### Task brief
Take the lines from the beginning of the data below through the line holding "cur_addr_r | 16 |" and return exactly those.
**** Source material ****
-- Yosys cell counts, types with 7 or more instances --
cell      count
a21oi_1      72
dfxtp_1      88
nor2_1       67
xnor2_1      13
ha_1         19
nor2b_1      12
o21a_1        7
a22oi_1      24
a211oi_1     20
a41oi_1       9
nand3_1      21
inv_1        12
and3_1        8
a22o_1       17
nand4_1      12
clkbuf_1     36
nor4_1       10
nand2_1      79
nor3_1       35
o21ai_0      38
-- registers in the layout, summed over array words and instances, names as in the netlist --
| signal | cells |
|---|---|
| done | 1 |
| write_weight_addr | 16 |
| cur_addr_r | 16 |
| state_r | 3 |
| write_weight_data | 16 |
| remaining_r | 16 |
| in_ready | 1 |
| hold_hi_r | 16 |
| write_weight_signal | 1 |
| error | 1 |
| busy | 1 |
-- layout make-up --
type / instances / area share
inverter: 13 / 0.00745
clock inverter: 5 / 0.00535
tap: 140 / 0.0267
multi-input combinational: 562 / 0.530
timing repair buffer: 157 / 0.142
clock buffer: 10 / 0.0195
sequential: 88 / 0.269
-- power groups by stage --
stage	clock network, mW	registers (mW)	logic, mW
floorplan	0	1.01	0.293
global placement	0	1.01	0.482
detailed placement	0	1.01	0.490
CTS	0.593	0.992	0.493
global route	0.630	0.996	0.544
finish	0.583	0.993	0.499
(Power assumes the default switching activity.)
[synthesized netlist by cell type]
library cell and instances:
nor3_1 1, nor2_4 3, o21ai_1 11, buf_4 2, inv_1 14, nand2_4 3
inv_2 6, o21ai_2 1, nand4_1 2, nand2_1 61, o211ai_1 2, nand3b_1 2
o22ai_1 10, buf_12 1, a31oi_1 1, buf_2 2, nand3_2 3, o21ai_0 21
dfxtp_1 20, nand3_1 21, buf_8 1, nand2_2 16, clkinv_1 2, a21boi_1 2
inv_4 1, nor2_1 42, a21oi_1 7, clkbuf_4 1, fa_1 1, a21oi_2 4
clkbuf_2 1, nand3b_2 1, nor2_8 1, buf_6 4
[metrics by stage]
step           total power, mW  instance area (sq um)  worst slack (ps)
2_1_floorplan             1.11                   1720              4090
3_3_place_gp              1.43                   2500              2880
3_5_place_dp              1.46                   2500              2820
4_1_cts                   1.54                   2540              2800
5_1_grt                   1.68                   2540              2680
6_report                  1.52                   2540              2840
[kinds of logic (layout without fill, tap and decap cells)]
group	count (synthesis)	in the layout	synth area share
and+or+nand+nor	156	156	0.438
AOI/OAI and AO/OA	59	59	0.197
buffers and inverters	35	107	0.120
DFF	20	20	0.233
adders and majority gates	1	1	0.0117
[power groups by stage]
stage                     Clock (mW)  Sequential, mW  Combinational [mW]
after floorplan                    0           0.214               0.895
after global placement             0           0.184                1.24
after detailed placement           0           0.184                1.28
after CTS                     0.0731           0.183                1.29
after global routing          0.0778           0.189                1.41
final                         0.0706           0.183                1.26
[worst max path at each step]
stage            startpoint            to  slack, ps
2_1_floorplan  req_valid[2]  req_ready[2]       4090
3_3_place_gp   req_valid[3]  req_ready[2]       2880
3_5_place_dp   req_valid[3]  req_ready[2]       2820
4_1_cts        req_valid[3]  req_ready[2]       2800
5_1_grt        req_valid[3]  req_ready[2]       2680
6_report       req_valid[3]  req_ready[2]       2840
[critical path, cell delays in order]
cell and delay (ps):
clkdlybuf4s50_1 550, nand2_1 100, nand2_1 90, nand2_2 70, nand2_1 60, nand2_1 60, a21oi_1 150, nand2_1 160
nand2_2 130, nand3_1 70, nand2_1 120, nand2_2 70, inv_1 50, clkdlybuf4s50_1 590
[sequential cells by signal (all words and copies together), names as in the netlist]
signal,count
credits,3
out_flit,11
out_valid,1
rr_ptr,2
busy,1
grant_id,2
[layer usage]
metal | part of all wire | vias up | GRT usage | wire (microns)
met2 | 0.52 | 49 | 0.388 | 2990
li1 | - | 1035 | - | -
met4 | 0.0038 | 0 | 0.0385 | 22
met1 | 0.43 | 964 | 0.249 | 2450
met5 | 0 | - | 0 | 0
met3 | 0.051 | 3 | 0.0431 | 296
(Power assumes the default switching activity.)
File: src/rtl/synth_cfg_pkg.sv
// Shared opcodes, FSM encoding and reset configuration for the synth config sequencer.
package synth_cfg_pkg;

  localparam int unsigned CFG_BYTES = 6;
  localparam int unsigned CFG_W     = 8 * CFG_BYTES;

  // saw/osc: oct 3 period 56; damp: oct 4 period 56
  localparam logic [CFG_W-1:0] CFG_RESET = 48'h0838_0638_0638;

  localparam logic [1:0] OP_WRITE  = 2'b00;
  localparam logic [1:0] OP_COMMIT = 2'b01;
  localparam logic [1:0] OP_WAIT   = 2'b10;
  localparam logic [1:0] OP_CLRERR = 2'b11;

  typedef enum logic [2:0] {
    ST_HDR     = 3'd0,
    ST_DATA    = 3'd1,
    ST_WARG    = 3'd2,
    ST_WAITING = 3'd3,
    ST_CMT     = 3'd4
  } state_e;

endpackage

File: src/rtl/synth_cfg_sequencer_frame_wait_counter.sv
// Counts frame_sync pulses down from a loaded value; done marks the terminal pulse.
module frame_wait_counter #(
  parameter int unsigned WAIT_BITS = 8
) (
  input  logic                 clk,
  input  logic                 reset,
  input  logic                 load,
  input  logic [WAIT_BITS-1:0] n,
  input  logic                 frame_sync,
  output logic                 done
);

  logic [WAIT_BITS-1:0] count_q;
  logic [WAIT_BITS-1:0] count_d;

  // A load cycle swallows any coincident frame_sync.
  always_comb begin
    count_d = count_q;
    done    = 1'b0;
    if (load) begin
      count_d = n;
    end else if (frame_sync && (count_q != '0)) begin
      count_d = count_q - WAIT_BITS'(1);
      done    = (count_q == WAIT_BITS'(1));
    end
  end

  always_ff @(posedge clk) begin
    if (reset) begin
      count_q <= '0;
    end else begin
      count_q <= count_d;
    end
  end

endmodule

File: src/rtl/synth_cfg_sequencer.sv
// Parses a byte stream into shadow writes, frame-aligned atomic commits and frame waits.
module synth_cfg_sequencer
  import synth_cfg_pkg::*;
#(
  parameter int unsigned NUM_BYTES = 6,
  parameter int unsigned WAIT_BITS = 8
) (
  input  logic                   clk,
  input  logic                   reset,
  input  logic [7:0]             in_data,
  input  logic                   in_valid,
  output logic                   in_ready,
  input  logic                   frame_sync,
  output logic [8*NUM_BYTES-1:0] cfg,
  output logic                   commit_pending,
  output logic                   err
);

  localparam int unsigned SEQ_W = 8 * NUM_BYTES;
  localparam logic [SEQ_W-1:0] CFG_INIT = SEQ_W'(CFG_RESET);

  state_e           state_q, state_d;
  logic [2:0]       addr_q, addr_d;
  logic [SEQ_W-1:0] shadow_q, shadow_d;
  logic [SEQ_W-1:0] cfg_q, cfg_d;
  logic             err_q, err_d;
  logic             in_ready_q, in_ready_d;
  logic             commit_pending_q, commit_pending_d;

  logic             accept_c;
  logic             wait_load_c;
  logic             wait_done_c;
  logic [1:0]       opcode_c;

  assign accept_c = in_valid & in_ready_q;
  assign opcode_c = in_data[7:6];

  frame_wait_counter #(
    .WAIT_BITS (WAIT_BITS)
  ) u_wait (
    .clk        (clk),
    .reset      (reset),
    .load       (wait_load_c),
    .n          (WAIT_BITS'(in_data)),
    .frame_sync (frame_sync),
    .done       (wait_done_c)
  );

  always_comb begin
    state_d     = state_q;
    addr_d      = addr_q;
    shadow_d    = shadow_q;
    cfg_d       = cfg_q;
    err_d       = err_q;
    wait_load_c = 1'b0;

    case (state_q)
      ST_HDR: begin
        if (accept_c) begin
          if (opcode_c == OP_WRITE) begin
            addr_d  = in_data[2:0];
            state_d = ST_DATA;
          end else if (opcode_c == OP_COMMIT) begin
            state_d = ST_CMT;
          end else if (opcode_c == OP_WAIT) begin
            state_d = ST_WARG;
          end else begin
            err_d = 1'b0;
          end
        end
      end
      ST_DATA: begin
        if (accept_c) begin
          if (32'(addr_q) < NUM_BYTES) begin
            for (int unsigned i = 0; i < NUM_BYTES; i++) begin
              if (addr_q == 3'(i)) begin
                shadow_d[8*i +: 8] = in_data;
              end
            end
          end else begin
            err_d = 1'b1;
          end
          state_d = ST_HDR;
        end
      end
      ST_WARG: begin
        if (accept_c) begin
          wait_load_c = 1'b1;
          state_d     = (in_data == 8'd0) ? ST_HDR : ST_WAITING;
        end
      end
      ST_WAITING: begin
        if (wait_done_c) begin
          state_d = ST_HDR;
        end
      end
      ST_CMT: begin
        // Whole-word copy in one edge keeps the synth core from seeing partial updates.
        if (frame_sync) begin
          cfg_d   = shadow_q;
          state_d = ST_HDR;
        end
      end
      default: begin
        state_d = ST_HDR;
      end
    endcase

    in_ready_d       = (state_d == ST_HDR) || (state_d == ST_DATA) || (state_d == ST_WARG);
    commit_pending_d = (state_d == ST_CMT);
  end

  always_ff @(posedge clk) begin
    if (reset) begin
      state_q          <= ST_HDR;
      addr_q           <= 3'd0;
      shadow_q         <= CFG_INIT;
      cfg_q            <= CFG_INIT;
      err_q            <= 1'b0;
      in_ready_q       <= 1'b1;
      commit_pending_q <= 1'b0;
    end else begin
      state_q          <= state_d;
      addr_q           <= addr_d;
      shadow_q         <= shadow_d;
      cfg_q            <= cfg_d;
      err_q            <= err_d;
      in_ready_q       <= in_ready_d;
      commit_pending_q <= commit_pending_d;
    end
  end

  assign in_ready       = in_ready_q;
  assign cfg            = cfg_q;
  assign commit_pending = commit_pending_q;
  assign err            = err_q;

endmodule
[config.mk]
export PLATFORM = sky130hd
export DESIGN_NAME = mem_arbiter
export DESIGN_NICKNAME = d
export VERILOG_FILES = /design/src/rtl/mem_arbiter.sv
export SDC_FILE = /design/constraint.sdc
export NUM_CORES = 1
export LEC_CHECK = 0
export ABC_AREA = 1
export BUFFER_PORTS_ARGS = -buffer_cell sky130_fd_sc_hd__clkbuf_2
export CAP_MARGIN = 40
export CELL_PAD_IN_SITES_DETAIL_PLACEMENT = 1
export CELL_PAD_IN_SITES_GLOBAL_PLACEMENT = 1
export CORE_ASPECT_RATIO = 0.7
export CORE_MARGIN = 8
export CORE_UTILIZATION = 19
export DETAILED_ROUTE_END_ITERATION = 10
export PLACE_DENSITY = 0.84
export SYNTH_ARGS = -nofsm -noshare
export SYNTH_HDL_FRONTEND = slang
export SYNTH_SLANG_ARGS = --single-unit
[constraint.sdc]
create_clock -name clk -period 1.9 [get_ports clk]
set_input_delay 0.095 -clock clk [delete_from_list [all_inputs] [get_ports clk]]
set_output_delay 0.095 -clock clk [all_outputs]
set_load 0.02 [all_outputs]
[src/rtl/mem_arbiter.sv]
// mem_arbiter: two-requester arbiter (instruction fetch and data port) in
// front of one shared single-port memory. Grants are issued combinationally
// in IDLE; a read moves to RESP where the read data is returned one cycle
// later to the owner of the pending read. Writes complete in the grant cycle.
module mem_arbiter #(
  parameter bit RR_EN      = 1'b0,
  parameter int STARVE_MAX = 4
) (
  input  logic        clk,
  input  logic        rst_n,
  // instruction-fetch port (read only)
  input  logic        if_req,
  input  logic [31:0] if_addr,
  output logic        if_ready,
  output logic        if_rvalid,
  output logic [31:0] if_rdata,
  // data port
  input  logic        d_req,
  input  logic        d_we,
  input  logic [31:0] d_addr,
  input  logic [31:0] d_wdata,
  input  logic [3:0]  d_wmask,
  output logic        d_ready,
  output logic        d_rvalid,
  output logic [31:0] d_rdata,
  // shared memory
  output logic [31:0] mem_addr,
  output logic [31:0] mem_wdata,
  output logic [3:0]  mem_wmask,
  output logic        mem_wen,
  output logic        mem_ren,
  input  logic [31:0] mem_rdata,
  // statistics
  output logic [15:0] conflict_cnt
);

  typedef enum logic {IDLE, RESP} state_t;
  typedef enum logic {OWN_FETCH, OWN_DATA} owner_t;

  // Streak counter only has to reach STARVE_MAX, so size it for that value.
  localparam int SW = (STARVE_MAX < 1) ? 1 : $clog2(STARVE_MAX + 1);
  localparam logic [SW-1:0] STREAK_LIM = SW'(STARVE_MAX);

  state_t        state, state_nxt;
  owner_t        owner, owner_nxt;            // owner of the pending read
  owner_t        last_grant, last_grant_nxt;  // round-robin history
  logic [SW-1:0] streak, streak_nxt;          // consecutive data grants vs waiting fetch
  logic [15:0]   conflict_nxt;

  logic both;
  logic grant_f;
  logic grant_d;

  // Arbitration: decide which requester (if any) is granted this cycle.
  // Grants are suppressed while reset is held so every output reads 0.
  // NOTE: every always_comb output gets a default first so no path through
  // the block leaves it unassigned, which would otherwise infer a latch.
  always_comb begin
    both    = if_req && d_req;
    grant_f = 1'b0;
    grant_d = 1'b0;
    if (rst_n && (state == IDLE)) begin
      if (both) begin
        if (RR_EN) grant_d = (last_grant == OWN_FETCH);
        else       grant_d = (streak != STREAK_LIM);
        grant_f = !grant_d;
      end else begin
        grant_f = if_req;
        grant_d = d_req;
      end
    end
  end

  // FSM next state, handshakes and memory drive for the granted requester.
  always_comb begin
    state_nxt = state;
    owner_nxt = owner;
    if_ready  = 1'b0;
    d_ready   = 1'b0;
    mem_addr  = 32'h0;
    mem_wdata = 32'h0;
    mem_wmask = 4'h0;
    mem_wen   = 1'b0;
    mem_ren   = 1'b0;
    unique case (state)
      IDLE: begin
        if (grant_f) begin
          if_ready  = 1'b1;
          mem_addr  = {if_addr[31:2], 2'b00};  // fetches are word aligned
          mem_ren   = 1'b1;
          owner_nxt = OWN_FETCH;
          state_nxt = RESP;
        end else if (grant_d) begin
          d_ready  = 1'b1;
          mem_addr = d_addr;
          if (d_we) begin
            // An all-zero mask is still a full write transaction.
            mem_wdata = d_wdata;
            mem_wmask = d_wmask;
            mem_wen   = 1'b1;
          end else begin
            mem_ren   = 1'b1;
            owner_nxt = OWN_DATA;
            state_nxt = RESP;
          end
        end
      end
      RESP: state_nxt = IDLE;
      default: state_nxt = IDLE;
    endcase
  end

  // Read-data return: valid only in RESP for the pending read's owner.
  always_comb begin
    if_rvalid = (state == RESP) && (owner == OWN_FETCH);
    d_rvalid  = (state == RESP) && (owner == OWN_DATA);
    if_rdata  = if_rvalid ? mem_rdata : 32'h0;
    d_rdata   = d_rvalid  ? mem_rdata : 32'h0;
  end

  // Fairness bookkeeping: starvation streak, last grant, contention count.
  always_comb begin
    if (grant_f || !if_req)                      streak_nxt = '0;
    else if (grant_d && (streak != STREAK_LIM))  streak_nxt = streak + 1'b1;
    else                                         streak_nxt = streak;

    if (grant_f)      last_grant_nxt = OWN_FETCH;
    else if (grant_d) last_grant_nxt = OWN_DATA;
    else              last_grant_nxt = last_grant;

    if ((state == IDLE) && both && (conflict_cnt != 16'hFFFF))
      conflict_nxt = conflict_cnt + 16'd1;
    else
      conflict_nxt = conflict_cnt;
  end

  // State registers; reset drops any pending read and clears statistics.
  // NOTE: sequential state uses non-blocking assignments so every register
  // samples the pre-edge values regardless of statement order.
  always_ff @(posedge clk or negedge rst_n) begin
    if (!rst_n) begin
      state        <= IDLE;
      owner        <= OWN_FETCH;
      last_grant   <= OWN_FETCH;
      streak       <= '0;
      conflict_cnt <= 16'h0;
    end else begin
      state        <= state_nxt;
      owner        <= owner_nxt;
      last_grant   <= last_grant_nxt;
      streak       <= streak_nxt;
      conflict_cnt <= conflict_nxt;
    end
  end

endmodule

After elaboration in Yosys (flattened, before gate mapping)
Cells that the tools add are included.

$add $sub $neg: 2. Equal/unequal tests: 3. Muxes and demuxes: 38. Bitwise gates (word level): 2. Reduce and logical (&&, ||, !) cells: 13.

Operators with widths (count): $mux W32 (9); $mux W1 (22); $add A16 B1 Y16 const B (1); $mux W4 (4); $ne A16 B16 Y1 const B (1); $logic_and A1 B1 Y1 (7); $mux W3 (2); $reduce_bool A2 Y1 (2); $add A3 B1 Y3 const B (1); $ne A3 B3 Y1 const B (1); $reduce_and A3 Y1 (1); $logic_not A1 Y1 (2); $ne A2 B1 Y1 const B (1); $not A1 Y1 (2); $pmux W1 S2 (1); $logic_or A1 B1 Y1 (1).

Bits in registers: 21. Bits of input ports: 137. Output and inout bits: 154.

Longest topological paths before layout
Depth in word-level cells: 8. Mapped depth: 9. Gate-level depth less buffers: 8.

Least setup slack after synthesis
No wires, ideal clock.

Path type: register to register. From: reg conflict_cnt[0]. To: reg conflict_cnt[0]. Library setup time: 117 ps. Arrival time: 1550 ps. Data required time: 1783 ps. Setup slack: 234 ps. Cell stages (with the launch flop): 10. Period minus slack after synthesis: 1666 ps. Cells stage by stage: dfrtp_1 -> ha_1 -> nand2_1 -> nor2_1 -> nand2_2 -> o21ai_4 -> inv_2 -> buf_6 -> nand2_1 -> nand2_1.

Word-level cells in the longest chain between the ends: 2.

RTL lines: start, declared (RTL line 34) `output logic [15:0] conflict_cnt`; start signal, assigned (RTL line 152) `conflict_cnt <= conflict_nxt;`; parallel branches: the longest is 2 deep, another holds $add A16 B1 Y16.

Several ways; the timed one is not identified. A chain may end at the register's enable or synchronous reset.

Worst setup path after layout
From: reg streak[0]. To: out mem_addr[3].

Word-level cells in the longest chain between the ends: 8.

RTL lines: start, declared (RTL line 47) `logic [SW-1:0] streak, streak_nxt;`; start signal, assigned (RTL line 151) `streak <= streak_nxt;`; $ne A3 B3 Y1 * (RTL line 65) `else grant_d = (streak != STREAK_LIM);`; $mux W1 * (RTL line 63) `if (both) begin`; $mux W1 * (RTL line 62) `if (rst_n && (state == IDLE)) begin`; $mux W1 / $logic_not A1 Y1 (equally long branches) (RTL line 63, 66); $mux W1, on equally long branches (RTL line 62, 63); $mux W32 / $mux W1 (equally long branches) (RTL line 93, 62); $mux W32 * (RTL line 87) `if (grant_f) begin`; $mux W32 * (RTL line 85) `unique case (state)`; end, declared (RTL line 27) `output logic [31:0] mem_addr,`.

Mark *: on every way between the ends. The rest lies on a longest branch, timed or not. The select of a mux whose other input is x is not followed.

==> reports/results.txt <==
Synth area leader - dfrtp_1
Post-synth cell types - 24
Non-filler cells, final - 858
DR DRC count - 0
Number of fill cells in the layout - 1689
Count leader, synth - nor2_1
Worst-path clk slew - 0.05 ns
Die Footprint - 16100 sq um
N_diodes - 0
DPL Wire Length - 11600 microns
Slew HR - 0.711
Status - finished, final reports clean
Core area - 12200 sq um
Via density - 4.29
CTS Sinks - 21
Fin crit period - 1.85 ns
Fmax - 541 MHz
Setup Total Neg Slack - 0 ns
Layout cell share with drive strength beyond 1 - 0.474
First-pass GRT wire length - 20200 microns
Placed Cells - 848
Mapped Nets - 550
Antenna violations before repair - 0
Die H - 109 microns
Final hold violation count - 0
Worst min-delay path class - in -> reg
Overflow after GRT - 0
Number of global-route vias before repair - 3792
H-tree depth - 1
CTS Root Cell - clkbuf_16
Area delta synth->final - 78.8%
Pwr Total - 0.00201 W
Fin util - 0.341
FF+latch count, synth - 21
Setup-failing EPs final - 0
Crit end category - primary output
Startpoint Class - flop
Net count, final - 837
Initial Utilization - 0.191
Final Skew - 0.00382 ns
Port Buffer Count - 288
IO Count - 291
Peak VDD IR - 0.000367 V
Post-synth top area share - 0.225
Main synth FF type - dfrtp_1
Async SR Flop Fraction - 1.00
Leakage - 2.61 nW
Row count - 34
Maximum number of pins on one net before global-route repair - 34
Drt wl/cell - 15.8 microns
Number of max-cap violations - 0
First-pass iteration count of the detailed router - 4
Post-synth EDFFs - 0
Slew Limit Fails - 0
Most instantiated cells after synthesis - nor2_1 (119), nand2_1 (108), inv_1 (54)
RePlAce Congestion - 0.799
Global-route usage over all layers - 0.153
Inserted Clock Buffers - 3
Via count - 3685
Max Root-Sink Buffers - 2
Period utilisation layout - 0.973
RSZ-0062 raised after global routing - true
Initial DRC Count - 195
Synthesized area - 2330 sq um
CTS tree - done
Cells after Synth - 410
Synth Warn # - 0
Worst EP arrival - 1.75 ns
Die W - 148 microns
Syn Area/Cell - 5.69 sq um
Post-route ant nets - 0
Latest clock arrival within the worst-skew pair - 0.25 ns
Drt total wl - 13600 microns
Setup CP Type - reg -> out
Crit-path max FO - 16
Leading post-synthesis cells by cell area - dfrtp_1 (23%), nor2_1 (19%), nand2_1 (17%)
Hold slack final - 0.154 ns
Sequential fraction of the synthesis area - 0.225
Data required, critical path - 1.80 ns
Power per cell area - 482 nW/um^2
Worst slew pin tran - 0.433 ns
placed cells by master, fill, tap and decap left out, types with 4 or more instances in the layout:
| master | synthesis | layout |
|---|---|---|
| a22o_1 | 30 | 29 |
| nand2_2 | 4 | 5 |
| inv_1 | 54 | 52 |
| dfrtp_1 | 21 | 21 |
| nand2_1 | 108 | 107 |
| xnor2_1 | 6 | 6 |
| nor2_1 | 119 | 118 |
| nand3_1 | 13 | 13 |
| buf_4 | 1 | 12 |
| inv_2 | 4 | 6 |
| o21ai_0 | 6 | 6 |
| nand4_1 | 7 | 7 |
| clkbuf_2 | 0 | 282 |
| nor2_2 | 3 | 4 |
layout make-up:
cell class | count | area [sq um] | area share
Sequential cell | 21 | 526 | 0.126
Multi-Input combinational cell | 308 | 1510 | 0.362
Tap cell | 162 | 203 | 0.0486
Timing Repair Buffer | 305 | 1630 | 0.392
Clock buffer | 4 | 78.8 | 0.0189
Inverter | 58 | 218 | 0.0522
critical path, stage by stage (launching register included):
cell and delay (ns):
dfrtp_1 0.38, inv_2 0.08, ha_4 0.15, nand2_2 0.07, o21ai_4 0.16, inv_2 0.09, buf_12 0.16, a22o_1 0.22
buf_2 0.17
state kept, by name, indices dropped and copies added (netlist names):
register	cells
owner	1
streak	3
state	1
conflict_cnt	16
stage by stage:
step                      worst slack [ns]  instance area, sq um
after detailed placement             0.210                  3970
after floorplan                      0.234                  2330
final                               0.0520                  4170
after global placement               0.249                  3970
after global routing               -0.0136                  4170
after CTS                           0.0395                  4170
path summary, 6_finish.rpt:
path / start / to / slack (ns) / cells after the start
worst min-delay path: if_req / streak[2] / 0.15 / 3
min in group asynchronous: rst_n / owner / 0.21 / 2
worst max-delay path: streak[0] / mem_addr[3] / 0.05 / 8
worst max register to register: conflict_cnt[1] / conflict_cnt[14] / 0.21 / 8
max in group asynchronous: rst_n / conflict_cnt[0] / 1.22 / 3
worst min register to register: owner / owner / 0.54 / 2
power breakdown:
group | switching [W] | internal (W) | leakage (nW)
Clock | 0.000161 | 0.000286 | 0.0382
Combinational | 0.000615 | 0.000382 | 2.29
Sequential | 0.0000709 | 0.000493 | 0.285
layer usage:
metal	share of wire	GRT usage	vias up
li1	-	-	1826
met1	0.40	0.174	1675
met2	0.49	0.274	168
met3	0.099	0.0543	16
met4	0.016	0.0355	0
met5	0	0	-
timing repair:
item                                    CTS  global route
hold buffers                              1             0
pin swaps                                 1             1
gates cloned                              1             0
endpoints found under the hold margin    21             0
setup buffers                             5             0
endpoints found under the setup margin   28            46
gates resized for setup                  14             4
logic make-up after synthesis:
family | Yosys count | share of synthesized area
and+or+nand+nor | 257 | 0.444
adders and majority gates | 3 | 0.0161
DFF | 21 | 0.225
buffers and inverters | 81 | 0.143
AOI/OAI and AO/OA | 40 | 0.141
xor gates and xnor gates | 8 | 0.0301
Power figures use the tool's default switching activity.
****
### Response below
-- Yosys cell counts, types with 7 or more instances --
cell      count
a21oi_1      72
dfxtp_1      88
nor2_1       67
xnor2_1      13
ha_1         19
nor2b_1      12
o21a_1        7
a22oi_1      24
a211oi_1     20
a41oi_1       9
nand3_1      21
inv_1        12
and3_1        8
a22o_1       17
nand4_1      12
clkbuf_1     36
nor4_1       10
nand2_1      79
nor3_1       35
o21ai_0      38
-- registers in the layout, summed over array words and instances, names as in the netlist --
| signal | cells |
|---|---|
| done | 1 |
| write_weight_addr | 16 |
| cur_addr_r | 16 |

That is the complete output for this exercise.